[Data items]
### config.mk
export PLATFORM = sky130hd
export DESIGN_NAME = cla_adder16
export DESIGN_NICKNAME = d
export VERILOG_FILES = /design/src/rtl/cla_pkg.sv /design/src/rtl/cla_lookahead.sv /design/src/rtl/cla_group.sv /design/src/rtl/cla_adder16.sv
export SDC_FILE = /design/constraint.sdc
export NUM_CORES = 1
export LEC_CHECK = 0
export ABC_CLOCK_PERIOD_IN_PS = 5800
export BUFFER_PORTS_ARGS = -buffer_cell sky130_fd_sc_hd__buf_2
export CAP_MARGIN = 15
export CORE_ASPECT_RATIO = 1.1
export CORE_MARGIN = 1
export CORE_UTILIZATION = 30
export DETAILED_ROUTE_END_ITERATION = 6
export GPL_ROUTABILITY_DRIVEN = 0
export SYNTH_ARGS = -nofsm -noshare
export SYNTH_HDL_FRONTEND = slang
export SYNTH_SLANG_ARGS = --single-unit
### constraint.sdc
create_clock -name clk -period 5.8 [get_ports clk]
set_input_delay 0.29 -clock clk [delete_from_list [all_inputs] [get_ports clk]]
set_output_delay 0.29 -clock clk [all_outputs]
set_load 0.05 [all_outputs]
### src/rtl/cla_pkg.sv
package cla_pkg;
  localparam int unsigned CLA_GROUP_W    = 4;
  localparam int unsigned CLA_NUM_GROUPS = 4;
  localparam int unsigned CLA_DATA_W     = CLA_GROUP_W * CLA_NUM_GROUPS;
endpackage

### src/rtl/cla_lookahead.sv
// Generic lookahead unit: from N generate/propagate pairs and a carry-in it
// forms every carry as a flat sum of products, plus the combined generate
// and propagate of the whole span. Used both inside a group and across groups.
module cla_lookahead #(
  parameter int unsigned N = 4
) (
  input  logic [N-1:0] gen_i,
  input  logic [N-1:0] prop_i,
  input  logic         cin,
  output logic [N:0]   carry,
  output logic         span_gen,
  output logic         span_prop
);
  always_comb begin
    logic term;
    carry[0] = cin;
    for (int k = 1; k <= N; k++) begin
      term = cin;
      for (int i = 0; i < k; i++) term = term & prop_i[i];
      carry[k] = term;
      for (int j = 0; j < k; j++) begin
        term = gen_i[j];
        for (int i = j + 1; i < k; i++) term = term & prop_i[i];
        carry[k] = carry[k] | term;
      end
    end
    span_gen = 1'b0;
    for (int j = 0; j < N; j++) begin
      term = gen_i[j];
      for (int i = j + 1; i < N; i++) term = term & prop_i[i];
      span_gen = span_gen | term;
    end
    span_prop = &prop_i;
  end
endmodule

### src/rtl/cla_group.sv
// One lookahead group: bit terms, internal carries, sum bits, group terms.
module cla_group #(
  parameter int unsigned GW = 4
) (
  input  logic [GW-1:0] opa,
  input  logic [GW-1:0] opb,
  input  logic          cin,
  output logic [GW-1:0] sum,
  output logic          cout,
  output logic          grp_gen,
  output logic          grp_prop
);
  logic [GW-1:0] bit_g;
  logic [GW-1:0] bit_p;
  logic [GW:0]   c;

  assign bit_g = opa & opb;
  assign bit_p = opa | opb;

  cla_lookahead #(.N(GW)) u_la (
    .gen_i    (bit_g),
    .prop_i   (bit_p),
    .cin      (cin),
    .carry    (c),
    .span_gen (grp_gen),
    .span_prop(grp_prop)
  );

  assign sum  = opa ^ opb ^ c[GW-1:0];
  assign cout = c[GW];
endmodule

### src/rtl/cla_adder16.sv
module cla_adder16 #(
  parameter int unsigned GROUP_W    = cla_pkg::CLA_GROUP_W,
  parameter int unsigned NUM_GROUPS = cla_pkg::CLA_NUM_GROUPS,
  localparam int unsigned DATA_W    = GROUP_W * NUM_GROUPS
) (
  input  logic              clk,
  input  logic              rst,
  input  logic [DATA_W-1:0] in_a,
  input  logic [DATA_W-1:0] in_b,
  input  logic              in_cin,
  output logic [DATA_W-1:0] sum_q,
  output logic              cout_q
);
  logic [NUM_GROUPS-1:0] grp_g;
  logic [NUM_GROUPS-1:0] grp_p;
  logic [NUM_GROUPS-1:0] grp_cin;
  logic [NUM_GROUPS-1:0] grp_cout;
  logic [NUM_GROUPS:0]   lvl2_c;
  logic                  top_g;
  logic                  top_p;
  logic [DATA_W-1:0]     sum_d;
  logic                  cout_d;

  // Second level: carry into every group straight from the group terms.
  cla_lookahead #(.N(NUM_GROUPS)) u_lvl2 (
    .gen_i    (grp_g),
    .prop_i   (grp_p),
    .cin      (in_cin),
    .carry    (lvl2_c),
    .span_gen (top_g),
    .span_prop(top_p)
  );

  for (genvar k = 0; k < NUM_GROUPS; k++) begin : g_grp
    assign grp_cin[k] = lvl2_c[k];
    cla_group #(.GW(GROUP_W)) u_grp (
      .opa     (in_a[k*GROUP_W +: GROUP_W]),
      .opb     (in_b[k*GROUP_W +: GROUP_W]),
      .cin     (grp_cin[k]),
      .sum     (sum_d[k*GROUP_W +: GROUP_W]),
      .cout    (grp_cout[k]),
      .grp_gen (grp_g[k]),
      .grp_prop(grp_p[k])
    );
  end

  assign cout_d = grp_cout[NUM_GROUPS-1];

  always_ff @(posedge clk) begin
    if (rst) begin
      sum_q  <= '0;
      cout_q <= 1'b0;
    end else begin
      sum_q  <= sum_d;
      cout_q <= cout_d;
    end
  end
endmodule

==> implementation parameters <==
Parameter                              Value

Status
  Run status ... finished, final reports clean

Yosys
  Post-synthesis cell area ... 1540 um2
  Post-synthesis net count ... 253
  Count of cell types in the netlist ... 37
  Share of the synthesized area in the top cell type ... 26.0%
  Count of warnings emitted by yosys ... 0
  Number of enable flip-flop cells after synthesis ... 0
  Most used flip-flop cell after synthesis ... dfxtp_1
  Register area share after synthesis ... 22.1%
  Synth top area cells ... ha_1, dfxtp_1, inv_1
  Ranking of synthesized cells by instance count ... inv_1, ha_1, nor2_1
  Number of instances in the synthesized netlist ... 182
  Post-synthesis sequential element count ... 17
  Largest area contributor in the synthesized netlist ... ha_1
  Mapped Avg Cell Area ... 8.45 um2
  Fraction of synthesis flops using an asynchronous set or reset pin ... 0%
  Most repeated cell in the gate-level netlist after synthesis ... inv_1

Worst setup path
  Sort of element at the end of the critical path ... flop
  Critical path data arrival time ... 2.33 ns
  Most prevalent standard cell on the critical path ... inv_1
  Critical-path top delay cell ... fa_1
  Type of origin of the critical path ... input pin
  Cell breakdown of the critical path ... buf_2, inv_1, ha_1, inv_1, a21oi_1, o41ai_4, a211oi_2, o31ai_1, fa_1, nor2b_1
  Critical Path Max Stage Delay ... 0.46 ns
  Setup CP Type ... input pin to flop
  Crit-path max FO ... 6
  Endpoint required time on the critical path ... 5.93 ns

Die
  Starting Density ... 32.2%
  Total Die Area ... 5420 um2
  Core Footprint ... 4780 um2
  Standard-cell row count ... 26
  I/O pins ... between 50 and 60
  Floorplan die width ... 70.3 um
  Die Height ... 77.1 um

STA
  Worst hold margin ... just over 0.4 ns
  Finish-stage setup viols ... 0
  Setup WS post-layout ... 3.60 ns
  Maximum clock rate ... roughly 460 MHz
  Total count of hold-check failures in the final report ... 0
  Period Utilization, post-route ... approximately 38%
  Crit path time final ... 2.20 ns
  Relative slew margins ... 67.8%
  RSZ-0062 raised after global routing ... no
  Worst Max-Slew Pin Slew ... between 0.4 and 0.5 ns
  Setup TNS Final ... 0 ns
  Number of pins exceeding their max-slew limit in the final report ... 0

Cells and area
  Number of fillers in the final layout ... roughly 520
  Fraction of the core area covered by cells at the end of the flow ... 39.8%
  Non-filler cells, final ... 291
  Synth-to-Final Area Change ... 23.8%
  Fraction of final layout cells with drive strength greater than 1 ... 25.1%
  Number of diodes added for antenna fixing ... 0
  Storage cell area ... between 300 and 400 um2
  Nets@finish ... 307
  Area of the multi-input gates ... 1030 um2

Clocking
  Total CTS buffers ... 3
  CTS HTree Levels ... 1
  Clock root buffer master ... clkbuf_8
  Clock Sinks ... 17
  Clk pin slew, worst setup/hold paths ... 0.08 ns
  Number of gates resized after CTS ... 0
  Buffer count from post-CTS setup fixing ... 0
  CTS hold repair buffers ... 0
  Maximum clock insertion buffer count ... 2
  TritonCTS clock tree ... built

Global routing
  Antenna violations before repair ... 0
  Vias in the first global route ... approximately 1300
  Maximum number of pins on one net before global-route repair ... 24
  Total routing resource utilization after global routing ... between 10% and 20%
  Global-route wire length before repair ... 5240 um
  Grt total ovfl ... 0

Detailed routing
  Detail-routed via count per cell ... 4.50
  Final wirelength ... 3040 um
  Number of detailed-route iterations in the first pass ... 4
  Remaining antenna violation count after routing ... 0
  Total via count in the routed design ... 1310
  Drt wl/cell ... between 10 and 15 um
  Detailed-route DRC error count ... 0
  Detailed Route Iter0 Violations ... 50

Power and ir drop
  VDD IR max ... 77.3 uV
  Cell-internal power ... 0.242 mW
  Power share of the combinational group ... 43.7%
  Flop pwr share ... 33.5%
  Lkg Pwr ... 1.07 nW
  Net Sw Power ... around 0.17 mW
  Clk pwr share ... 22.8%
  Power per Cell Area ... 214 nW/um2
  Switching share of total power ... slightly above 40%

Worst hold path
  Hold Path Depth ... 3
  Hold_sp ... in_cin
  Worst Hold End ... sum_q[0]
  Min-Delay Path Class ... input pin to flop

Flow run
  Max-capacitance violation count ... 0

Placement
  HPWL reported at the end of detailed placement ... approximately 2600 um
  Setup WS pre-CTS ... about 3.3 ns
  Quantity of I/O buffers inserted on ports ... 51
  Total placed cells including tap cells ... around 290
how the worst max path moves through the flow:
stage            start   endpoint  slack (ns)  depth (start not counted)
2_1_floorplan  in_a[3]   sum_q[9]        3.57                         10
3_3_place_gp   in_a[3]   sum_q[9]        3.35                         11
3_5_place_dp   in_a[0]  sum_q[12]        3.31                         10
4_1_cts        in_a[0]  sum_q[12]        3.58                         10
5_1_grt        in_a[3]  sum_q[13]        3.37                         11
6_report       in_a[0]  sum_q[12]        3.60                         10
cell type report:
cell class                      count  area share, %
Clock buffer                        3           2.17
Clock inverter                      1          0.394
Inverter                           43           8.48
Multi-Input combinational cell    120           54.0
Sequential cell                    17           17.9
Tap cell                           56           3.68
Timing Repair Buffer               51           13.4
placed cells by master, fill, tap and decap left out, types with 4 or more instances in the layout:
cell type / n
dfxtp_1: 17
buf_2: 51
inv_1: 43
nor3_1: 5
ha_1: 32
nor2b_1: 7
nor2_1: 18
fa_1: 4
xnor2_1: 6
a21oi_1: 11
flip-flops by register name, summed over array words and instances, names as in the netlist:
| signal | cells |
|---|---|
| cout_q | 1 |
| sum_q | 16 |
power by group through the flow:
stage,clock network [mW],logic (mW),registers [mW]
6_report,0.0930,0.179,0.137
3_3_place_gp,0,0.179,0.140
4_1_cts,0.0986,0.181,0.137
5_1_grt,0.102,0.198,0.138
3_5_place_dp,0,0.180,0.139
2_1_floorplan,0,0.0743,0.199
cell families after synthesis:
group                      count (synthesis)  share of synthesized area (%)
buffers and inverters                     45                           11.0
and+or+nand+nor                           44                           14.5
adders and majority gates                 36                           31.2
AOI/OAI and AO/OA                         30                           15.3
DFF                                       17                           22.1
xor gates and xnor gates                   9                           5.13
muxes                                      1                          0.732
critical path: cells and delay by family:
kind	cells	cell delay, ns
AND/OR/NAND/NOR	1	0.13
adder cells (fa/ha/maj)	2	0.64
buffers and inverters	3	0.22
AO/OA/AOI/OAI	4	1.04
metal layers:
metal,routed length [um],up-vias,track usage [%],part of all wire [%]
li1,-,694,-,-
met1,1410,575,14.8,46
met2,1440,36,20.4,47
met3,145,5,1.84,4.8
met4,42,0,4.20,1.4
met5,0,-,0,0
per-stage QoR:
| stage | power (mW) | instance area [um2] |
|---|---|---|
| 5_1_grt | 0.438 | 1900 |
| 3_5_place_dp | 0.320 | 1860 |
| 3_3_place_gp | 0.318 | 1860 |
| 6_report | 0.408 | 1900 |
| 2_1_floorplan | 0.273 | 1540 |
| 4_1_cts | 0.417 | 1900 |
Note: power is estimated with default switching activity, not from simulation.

» **The problem**
Retype the records above from the very first line down to the line with "and across groups.", keeping both of those lines. Include nothing beyond them.

» **Completed exercise**
### config.mk
export PLATFORM = sky130hd
export DESIGN_NAME = cla_adder16
export DESIGN_NICKNAME = d
export VERILOG_FILES = /design/src/rtl/cla_pkg.sv /design/src/rtl/cla_lookahead.sv /design/src/rtl/cla_group.sv /design/src/rtl/cla_adder16.sv
export SDC_FILE = /design/constraint.sdc
export NUM_CORES = 1
export LEC_CHECK = 0
export ABC_CLOCK_PERIOD_IN_PS = 5800
export BUFFER_PORTS_ARGS = -buffer_cell sky130_fd_sc_hd__buf_2
export CAP_MARGIN = 15
export CORE_ASPECT_RATIO = 1.1
export CORE_MARGIN = 1
export CORE_UTILIZATION = 30
export DETAILED_ROUTE_END_ITERATION = 6
export GPL_ROUTABILITY_DRIVEN = 0
export SYNTH_ARGS = -nofsm -noshare
export SYNTH_HDL_FRONTEND = slang
export SYNTH_SLANG_ARGS = --single-unit
### constraint.sdc
create_clock -name clk -period 5.8 [get_ports clk]
set_input_delay 0.29 -clock clk [delete_from_list [all_inputs] [get_ports clk]]
set_output_delay 0.29 -clock clk [all_outputs]
set_load 0.05 [all_outputs]
### src/rtl/cla_pkg.sv
package cla_pkg;
  localparam int unsigned CLA_GROUP_W    = 4;
  localparam int unsigned CLA_NUM_GROUPS = 4;
  localparam int unsigned CLA_DATA_W     = CLA_GROUP_W * CLA_NUM_GROUPS;
endpackage

### src/rtl/cla_lookahead.sv
// Generic lookahead unit: from N generate/propagate pairs and a carry-in it
// forms every carry as a flat sum of products, plus the combined generate
// and propagate of the whole span. Used both inside a group and across groups.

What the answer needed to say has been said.